Pensar es tener representaciones en forma de ideas que se relacionan unas con otras. Por ejemplo, uno no necesita tener una piedra dentro de la cabeza para tener una idea de qué es una piedra; uno lo que tiene es una idea de la piedra, por más que haya ideas que parezcan más bien pedradas y pensadores que solo cuenten con piedras para tratar de meter sus ideas en la cabeza de uno. En definitiva, se piensa con el cerebro, por más que muchas veces uno tenga la sensación de pensar con otros órganos menos nobles.

Aunque pensar es propio de los humanos, no todos pensamos igual —no solo me refiero a que pensemos diferente, sino a que pensemos con la misma elevación y calidad—. El “estreñimiento teórico” existe: es la dificultad para pensar y entender. “En España —decía el poeta Antonio Machado— de cada diez cabezas nueve embisten y una piensa”. Recuerden con el cerebro —que también controla la memoria— que nosotros venimos de allá y sin dar muestra de mucha mejoría con el devenir de la historia.

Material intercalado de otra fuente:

$ cat config.mk
export PLATFORM = sky130hd
export DESIGN_NAME = writeback
export DESIGN_NICKNAME = d
export VERILOG_FILES = /design/src/rtl/writeback.sv
export SDC_FILE = /design/constraint.sdc
export NUM_CORES = 1
export LEC_CHECK = 0
export ABC_AREA = 1
export BUFFER_PORTS_ARGS = -buffer_cell sky130_fd_sc_hd__buf_2
export CAP_MARGIN = 20
export CORE_UTILIZATION = 47
export DETAILED_ROUTE_END_ITERATION = 7
export PLACE_DENSITY = 0.79
export SKIP_LAST_GASP = 1
export SLEW_MARGIN = 20
export SYNTH_ARGS = -nofsm -noshare
export SYNTH_HDL_FRONTEND = slang
export SYNTH_SLANG_ARGS = --single-unit
$ cat constraint.sdc
create_clock -name clk_i -period 1.8 [get_ports clk_i]
set_input_delay 0.18 -clock clk_i [delete_from_list [all_inputs] [get_ports clk_i]]
set_output_delay 0.18 -clock clk_i [all_outputs]
set_load 0.1 [all_outputs]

Es obvio que el cerebro de Einstein tenía algo que no tiene el nuestro; por algo el suyo lo tienen a buen resguardo en alcohol, no vaya a ser. Aunque el científico que lo estudió, rebanándolo en 240 finas láminas, llegó a la conclusión de que en el tamaño está la diferencia: el córtex prefrontal, que es el de la concentración, estaba inusualmente desarrollado en el físico y poseía una densidad neuronal fuera de lo común. Entonces, tampoco es que los demás seamos brutos, sino sencillamente que lo tenemos más chiquito.

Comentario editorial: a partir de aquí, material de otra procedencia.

--- config.mk ---
export PLATFORM = sky130hd
export DESIGN_NAME = blink_led_button_ctrl
export DESIGN_NICKNAME = d
export VERILOG_FILES = /design/src/rtl/blink_led_button_ctrl.sv
export SDC_FILE = /design/constraint.sdc
export NUM_CORES = 1
export LEC_CHECK = 0
export CAP_MARGIN = 10
export CORE_UTILIZATION = 39
export DETAILED_ROUTE_END_ITERATION = 7
export PLACE_DENSITY = 0.54
export SYNTH_ARGS = -nofsm -noshare
export SYNTH_HDL_FRONTEND = slang
export SYNTH_SLANG_ARGS = --single-unit
--- constraint.sdc ---
create_clock -name clk -period 2.5 [get_ports clk]
set_clock_uncertainty 0.2 [all_clocks]
set_input_delay 0.375 -clock clk [delete_from_list [all_inputs] [get_ports clk]]
set_output_delay 0.375 -clock clk [all_outputs]
set_load 0.05 [all_outputs]
--- src/rtl/blink_led_button_ctrl.sv ---
// Push-button front end: synchronizes and debounces a raw button, flags long presses
// as LED override writes and turns short presses into run requests for a busy/ready stage.
module blink_led_button_ctrl #(
    parameter int unsigned DEBOUNCE_CYCLES = 500000,
    parameter int unsigned LONG_CYCLES     = 50000000
) (
    input  logic       clk,
    input  logic       reset,
    input  logic       btn_in,
    input  logic       run_busy,
    output logic       run_req,
    output logic       led_we,
    output logic       led_in,
    output logic       btn_level,
    output logic [7:0] press_count
);

    typedef enum logic [1:0] {IDLE, WAIT_READY, REQ} state_t;

    localparam logic [23:0] DB_LAST   = 24'(DEBOUNCE_CYCLES - 1);
    localparam logic [31:0] LONG_LAST = 32'(LONG_CYCLES - 1);
    localparam logic [31:0] LONG_MAX  = 32'(LONG_CYCLES);

    logic        sync1_reg;
    logic        sync_reg;
    logic [23:0] db_cnt_reg;
    logic        btn_level_reg;
    logic        level_prev_reg;
    logic [31:0] hold_cnt_reg;
    logic        led_toggle_reg;
    logic        led_we_reg;
    logic        run_req_reg;
    logic [7:0]  press_count_reg;
    state_t      state_reg;
    state_t      state_next;
    logic        count_inc;
    logic        short_press;
    logic        long_hit;

    // The hold counter still carries the pre-release value in the cycle after the fall.
    assign short_press = level_prev_reg && !btn_level_reg && (hold_cnt_reg < LONG_MAX);
    assign long_hit    = btn_level_reg && (hold_cnt_reg == LONG_LAST);

    always_ff @(posedge clk or posedge reset) begin
        if (reset) begin
            sync1_reg      <= 1'b0;
            sync_reg       <= 1'b0;
            db_cnt_reg     <= '0;
            btn_level_reg  <= 1'b0;
            level_prev_reg <= 1'b0;
        end else begin
            sync1_reg      <= btn_in;
            sync_reg       <= sync1_reg;
            level_prev_reg <= btn_level_reg;
            if (sync_reg == btn_level_reg) begin
                db_cnt_reg <= '0;
            end else if (db_cnt_reg == DB_LAST) begin
                btn_level_reg <= sync_reg;
                db_cnt_reg    <= '0;
            end else begin
                db_cnt_reg <= db_cnt_reg + 24'd1;
            end
        end
    end

    always_ff @(posedge clk or posedge reset) begin
        if (reset) begin
            hold_cnt_reg   <= '0;
            led_toggle_reg <= 1'b0;
            led_we_reg     <= 1'b0;
        end else begin
            led_we_reg <= long_hit;
            if (long_hit) begin
                led_toggle_reg <= !led_toggle_reg;
            end
            if (!btn_level_reg) begin
                hold_cnt_reg <= '0;
            end else if (hold_cnt_reg != LONG_MAX) begin
                hold_cnt_reg <= hold_cnt_reg + 32'd1;
            end
        end
    end

    always_comb begin
        state_next = state_reg;
        count_inc  = 1'b0;
        case (state_reg)
            IDLE: begin
                if (short_press) begin
                    count_inc  = 1'b1;
                    state_next = run_busy ? WAIT_READY : REQ;
                end
            end
            WAIT_READY: begin
                if (!run_busy) begin
                    state_next = REQ;
                end
            end
            REQ: begin
                if (run_busy) begin
                    state_next = IDLE;
                end
            end
            default: state_next = IDLE;
        endcase
    end

    always_ff @(posedge clk or posedge reset) begin
        if (reset) begin
            state_reg       <= IDLE;
            run_req_reg     <= 1'b0;
            press_count_reg <= '0;
        end else begin
            state_reg   <= state_next;
            run_req_reg <= (state_next == REQ);
            if (count_inc) begin
                press_count_reg <= press_count_reg + 8'd1;
            end
        end
    end

    assign run_req     = run_req_reg;
    assign led_we      = led_we_reg;
    assign led_in      = led_toggle_reg;
    assign btn_level   = btn_level_reg;
    assign press_count = press_count_reg;

endmodule

After elaboration in Yosys (flattened, before gate mapping)
Index checks and enable logic that the tools add are counted.
Widths: inputs -> output; s select.

word-level totals
  bits in latches = 0
  output and inout port bits = 12
  input port bits = 4
  register bits = 73
  bits in writable memories = 0
  memories kept = 0
  memory bits (read-only) = 0
  word-level logic and storage cells = 42

operators by class
  $add $sub $neg = 3
  bitwise logic cells = 1
  mux-type cells = 11
  equal/unequal tests = 8
  shift-type cells = 0
  div/mod/pow operators = 0
  reduce and logical (&&, ||, !) cells = 7
  order comparisons = 1
  multiply operators = 0

operators with widths
  cell                   number
  $mux 32                2
  $mux 24                2
  $add 32x1->32 const B  1
  $eq 32x26->1 const B   1
  $lt 32x26->1 const B   1
  $ne 32x26->1 const B   1
  $add 24x1->24 const B  1
  $eq 24x19->1 const B   1
  $add 8x1->8 const B    1
  $mux 2                 4
  $pmux 2 s3             1
  $eq 2x2->1 const B     2
  $logic_and 1x1->1      3
  $eq 2x1->1 const B     1
  $logic_not 1->1        2
  $logic_not 2->1        1
  $mux 1                 2
  $ne 2x1->1 const B     1
  $reduce_and 2->1       1
  $eq 1x1->1             1
  $not 1->1              1

Longest topological paths before layout
Gate-level depths: netlist of run 1.

  depth in word-level cells = 6
  mapped depth = 7
  gate-level depth less buffers = 7

Least setup slack after synthesis of run 1
Ideal clock, no wire load.

  kind = register to register
  start point = register btn_level_reg (netlist: btn_level)
  end point = register press_count_reg[1] (netlist: press_count[1])
  buffers on the path = 0
  library setup time = 125 ps
  setup slack = 312 ps
  period minus slack after synthesis = 2188 ps
  cell stages (with the launch flop) = 6
  required time = 2175 ps
  data arrival time = 1863 ps
  path through = dfrtp_1 nand2b_1 a21oi_1 o2111ai_2 nor4_2 mux2_4

between the ends
  cells in the longest elaborated chain, start to end = 5

ends and longest elaborated chain
  what                            line  source
  from (decl)                     27    logic btn_level_reg;
  from (signal assigned)          58    btn_level_reg <= sync_reg;
  $logic_not 1->1                 -
  $logic_and 1x1->1 (2 in a row)  41    assign short_press = level_prev_reg && !btn_level_reg && (hold_cnt_reg < LONG_MAX);
  $mux 1                          89    if (short_press) begin
  $mux 1                          87    case (state_reg)
  to (signal assigned)            117   press_count_reg <= press_count_reg + 8'd1;
  to (decl)                       33    logic [7:0] press_count_reg;

Every way passes these cells.
A chain may end at the register's enable or synchronous reset.

Worst setup path after layout of run 1
  start point = register press_count_reg[2] (netlist: press_count[2])
  end point = output port press_count[2]

RTL lines
  what       line  source
  to (decl)  15    output logic [7:0] press_count

No word-level cell between the ends.

==> metrics.txt, run 1 <==
Syn Nets 370; DRC viols 0; Synth top cells by count 73 x dfrtp_1, 35 x xor2_1, 33 x nor2_1, 30 x nand3_1, 28 x and2_1; max reg flops 32; Critical Path AT between 1500 and 2000 ps; final max-slew violation count 0; H-Tree Depth 3; fraction of layout instances using a drive strength above 1 0.100; initial core utilization 0.404; syn_area_per_cell 10.4 um2; DPL Wire Length approximately 4.8 mm; die width between 100 and 150 um; first-pass GRT wire length between 10 and 15 mm; area leader, netlist dfrtp_1; R2R depth 6; Worst Setup End Kind primary output; Worst setup SP type register; reg2reg setup slack 380 ps; RSZ-0062 raised after global routing false; Critical-path top delay cell clkdlybuf4s50_1; most area-consuming cells after synthesis dfrtp_1 49%, xor2_1 8.2%, and2_1 4.7%; CTS Root Cell clkbuf_8; HP Class primary input to async pin; Peak supply drop ~0.34 mV; Crit path max-delay family buffers and inverters; final WL approximately 7 mm; Setup TNS 0 ps; Clock transition at path regs approximately 80 ps; Via density slightly below 5; Worst Max-Slew Pin Slew approximately 500 ps; fin nets around 400; Port-buffer cells 15; cts repair resizes 0; area delta synth->final 14.6%; count leader, synth dfrtp_1; worst path required time roughly 1900 ps; largest net degree at the start of global routing 41; Crit path depth 1; Routability Congestion ~0.75; synth warn 0; DR iter-0 viols 106; average routed wire per standard cell roughly 14 um; ys flop type dfrtp_1; MaxCap Viol Count 0; Congestion Overflow GR 0; Power Dens Cells about 510 nW/um2; initial antenna violation count 0; worst-path fanout max 5; Final Cycle Share 0.875; status complete, no violations; final hold violations 0; IO Pins 16; EDFF count, synth 0; Tmin final between 2000 and 2500 ps; post-synthesis instance total 362; post-synth top area share 0.487; Leak roughly 1.9 nW; slew margin rel. 0.667; ANT cells 0; DR vias 2575; Post-Syn Area around 3800 um2; Setup Buffers After CTS 0; Clock Path Buffers 2; crit path cell chain clkdlybuf4s50_1; die area around 10000 um2; TritonCTS clock tree yes; Synth Register Bits 73; peak per-stage delay on the critical path a little over 800 ps; Final ANT Viol Nets 0; Core ar. approximately 9300 um2; async set or reset register ratio after synthesis 1.00; cts hold-fix bufs 0; final setup vio count 0; fmax ~0.46 GHz; total power between 2 and 2.5 mW; drt first pass iters 4; distinct cell type count of the synthesized netlist 46; clock sinks 73; CTS Buf Count 9; Row Count 35; gr usage total 0.165; worst skew pair latency ~350 ps; Critical path buffers and inverters 1; Critical Setup Path Class register to primary output; vias in the first global route 2598; post-synthesis sequential area ratio 0.487; die height 100 um
## worst paths after layout
check	startpoint	end
min reg2reg	sync1_reg	sync_reg
max	press_count[2]	press_count[2]
min	reset	sync_reg
max reg2reg	hold_cnt_reg[11]	press_count[5]
max in group asynchronous	reset	hold_cnt_reg[5]
min in group clk	sync1_reg	sync_reg
## layout make-up
type	instances	area, um2
well taps	129	161
inverters	8	30.0
repair buffers	24	240
flip-flops and latches	73	1830
fillers	911	4980
clock inverters	2	37.5
clock buffers	13	159
multi-input cells	270	1840
## worst register-to-register path: cells and delay by family (launching register included)
kind	cells	cell delay, ps
buffers and inverters	1	170
flip-flops	1	500
XOR/XNOR	1	190
AND/OR/NAND/NOR	4	990
## where the power goes
group	internal, mW	leakage (nW)	switching [mW]
combinational	0.0145	0.810	0.0347
clock	0.512	0.0957	0.435
sequential	1.19	1.01	0.00448
## logic make-up (layout without fill, tap and decap cells)
family	count (synthesis)	count (layout)	synth area share
AO/OA/AOI/OAI	16	16	0.0294
XOR/XNOR	55	55	0.128
adder cells (fa/ha/maj)	4	4	0.0133
buffers and inverters	19	47	0.0213
flip-flops	73	73	0.487
multiplexers	6	6	0.0177
AND/OR/NAND/NOR	189	189	0.303
## layer usage
layer	routed length, um	share of wire	up-vias	track usage
li1	-	-	1304	-
met4	131	0.018	0	0.0669
met3	172	0.024	10	0.0418
met2	3140	0.44	25	0.249
met5	0	0	-	0
met1	3760	0.52	1236	0.228
## metrics by stage
| stage | util | cells | hold slack, ps | worst slack, ps | cell area [um2] |
|---|---|---|---|---|---|
| 2_1_floorplan | - | 362 | 131 | 71.7 | 3750 |
| 3_3_place_gp | 0.442 | 504 | 136 | 447 | 4100 |
| 3_5_place_dp | 0.442 | 504 | 146 | 411 | 4100 |
| 4_1_cts | 0.463 | 519 | 157 | 285 | 4300 |
| 5_1_grt | 0.463 | 519 | 181 | 157 | 4300 |
| 6_report | 0.463 | 519 | 160 | 312 | 4300 |
## layout by cell type, fill, tap and decap left out, types with 3 or more instances in the layout
cell	count
dfrtp_1	73
nand3_1	30
o21ai_0	4
clkbuf_8	11
a21boi_0	4
xnor2_1	20
nor2_1	33
ha_1	4
nor3_1	13
nand2b_1	3
nand4_1	13
clkdlybuf4s50_1	14
and3_1	6
inv_1	7
mux2i_1	4
nand2_1	20
or3_1	4
nor4_1	8
nor4_4	3
xor2_1	35
and2_1	28
buf_4	8
and4_1	11
Power figures use the tool's default switching activity.
==> run 2, diff against run 1 <==
- SETUP_SLACK_MARGIN: not set -> 0.15
==> metrics.txt, run 2 (same netlist as run 1, synthesis figures left out) <==
Worst setup SP type register; DR iter-0 viols 73 (-31%); Worst Max-Slew Pin Slew 507 ps (+9.11 ps); commonest non-fill, non-tap cell in the layout dfrtp_1; clock sinks 73 (unchanged); Critical-path top delay cell clkdlybuf4s50_1; drt first pass iters 4 (unchanged); final max-slew violation count 0 (unchanged); FF-to-FF Start hold_cnt_reg[30]; status complete, no violations; peak per-stage delay on the critical path 830 ps (about the same); DP Area 4100 um2 (about the same); DRC viols 0 (unchanged); RSZ-0062 raised after global routing false; DR vias 2573 (-0.078%); Via density 4.97 (+0.12%); Filler Cell Count 887 (-2.6%); worst slack at placement 421 ps (+9.59 ps); slew margin rel. 0.659 (-0.00815); average routed wire per standard cell 13.8 um (-0.92%); Leak 1.92 nW (-0.19%); initial antenna violation count 0 (unchanged); Non-Filler Instances 518 (-0.19%); R2R depth 4 (-2); MaxCap Viol Count 0 (unchanged); ANT cells 0 (unchanged); Routability Congestion 0.742 (-1.2%); Crit path depth 1 (unchanged); fmax 0.458 GHz (+0.14%); final core occ 0.463 (unchanged); final setup margin 315 ps (+3.10 ps); TritonCTS clock tree yes; Tmin final 2180 ps (-3.10 ps); placed instance count 503 (-0.20%); multi-input logic area 1850 um2 (+0.34%); Setup TNS 0 ps (unchanged); register area 1830 um2 (unchanged); reg2reg setup slack 440 ps (+60 ps); vias in the first global route 2633 (+1.3%); Critical Setup Path Class register to primary output; final setup vio count 0 (unchanged); Row Count 35 (unchanged); worst path required time 1920 ps (about the same); IO Pins 16 (unchanged); Peak supply drop 0.243 mV (-29%); area delta synth->final 14.6% (unchanged); reg2reg end press_count[1]; initial core utilization 0.404 (unchanged); crit path capture press_count[2]; DPL Wire Length 4.74 mm (-1.9%); hold depth 0; Core ar. 9280 um2 (unchanged); Port-buffer cells 15 (unchanged); Worst Setup End Kind primary output; die height 100 um (unchanged); Power Dens Cells 504 nW/um2 (-0.87%); fraction of layout instances using a drive strength above 1 0.105 (+0.00540); CP Launch Point press_count[2]; Final Instance Area 4300 um2 (unchanged); first-pass GRT wire length 12.8 mm (+0.82%); crit path cell chain clkdlybuf4s50_1; HP Class register to register; cts hold-fix bufs 0 (unchanged); largest net degree at the start of global routing 41 (unchanged); Critical path buffers and inverters 1 (unchanged); Final Cycle Share 0.874 (-0.00124); worst-path fanout max 5 (unchanged); commonest cells after routing, fill and taps aside 73 x dfrtp_1, 35 x xor2_1, 33 x nor2_1; Congestion Overflow GR 0 (unchanged); fin nets 393 (-0.25%); die width 100 um (unchanged); Critical Path AT 1610 ps (about the same); total power 2.17 mW (-0.87%); Clock Path Buffers 2 (unchanged); worst skew pair latency 350 ps (about the same); Clock transition at path regs 80 ps (about the same); H-Tree Depth 3 (unchanged); CTS Buf Count 9 (unchanged); Hold WS 156 ps (-3.22 ps); Crit path max-delay family buffers and inverters; CTS Root Cell clkbuf_8; max reg flops 32 (unchanged); final WL 7.12 mm (-1.1%); Final ANT Viol Nets 0 (unchanged); die area 10000 um2 (unchanged); final hold violations 0 (unchanged); gr usage total 0.164 (-0.00161)
[run 2: cell types whose count changed in the layout (fill, tap and decap cells not counted), sizes merged]
cell,before,now
buf,10,9
clkbuf,13,10
clkinv,0,3
clkinvlp,1,2
inv,8,7
[run 2: final cells by class]
cell class,count,area share
clock buffers,10,0.0320
clock inverters,5,0.0131
inverters,8,0.00786
multi-input cells,270,0.430
flip-flops and latches,73,0.425
well taps,129,0.0375
repair buffers,23,0.0541
[run 2: report_power, final]
part	leakage (nW)	switching (mW)	total, mW	internal [mW]
Sequential	1.01	0.00493	1.19	1.19
Clock	0.0981	0.448	0.928	0.481
Combinational	0.804	0.0345	0.0483	0.0138
[run 2: worst min path at each step]
stage	startpoint	end	slack, ps
final	sync1_reg	sync_reg	160
after global routing	sync1_reg	sync_reg	190
after CTS	sync1_reg	sync_reg	160
after detailed placement	sync1_reg	sync_reg	140
after global placement	sync1_reg	sync_reg	140
after floorplan	sync1_reg	sync_reg	130
[run 2: metal layers]
metal,track usage,share of wire
met3,0.0355,0.019
met4,0.0535,0.015
met2,0.257,0.45
met1,0.226,0.52
met5,0,0
[run 2: what timing repair did]
| action | in CTS | in global routing |
|---|---|---|
| setup buffers | 0 | 0 |
| resized for setup | 0 | 1 |
| endpoints found under the setup margin | 0 | 1 |
| endpoints found under the hold margin | 0 | 0 |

El investigador Ranulfo Romo —mexicano, para mayor indignación de Trump— estudia cómo nos hacemos las representaciones del mundo. Cuando a uno le hablan, por poner un ejemplo de percepción, lo que oye es un ruido que el cerebro decodifica o no (nuestros hijos adolescentes dan cuenta con rigor científico de esta afirmación). Los distintos idiomas son distintos tipos de ruidos (de ahí que uno le diga a su hijo con frecuencia: “¿Es que acaso yo hablo chino?”). Según este neurocientífico, puede que eso que nosotros llamamos “toma de decisiones racionales” solo sea el producto de la acción de circuitos neuronales que, detrás de nuestro nivel de conciencia, realizan todas las operaciones. Esto ayuda mucho a entender el problema nacional: si todo el pensamiento y la toma de decisiones de nuestro cerebro se reduce al final a un problema de conexiones eléctricas, entonces podemos, ¡por fin!, entender el origen de este estreñimiento teórico que agobia a Venezuela: el verdadero problema es que aquí vivimos de apagón en apagón; nosotros lo que tenemos es el cerebro fundío.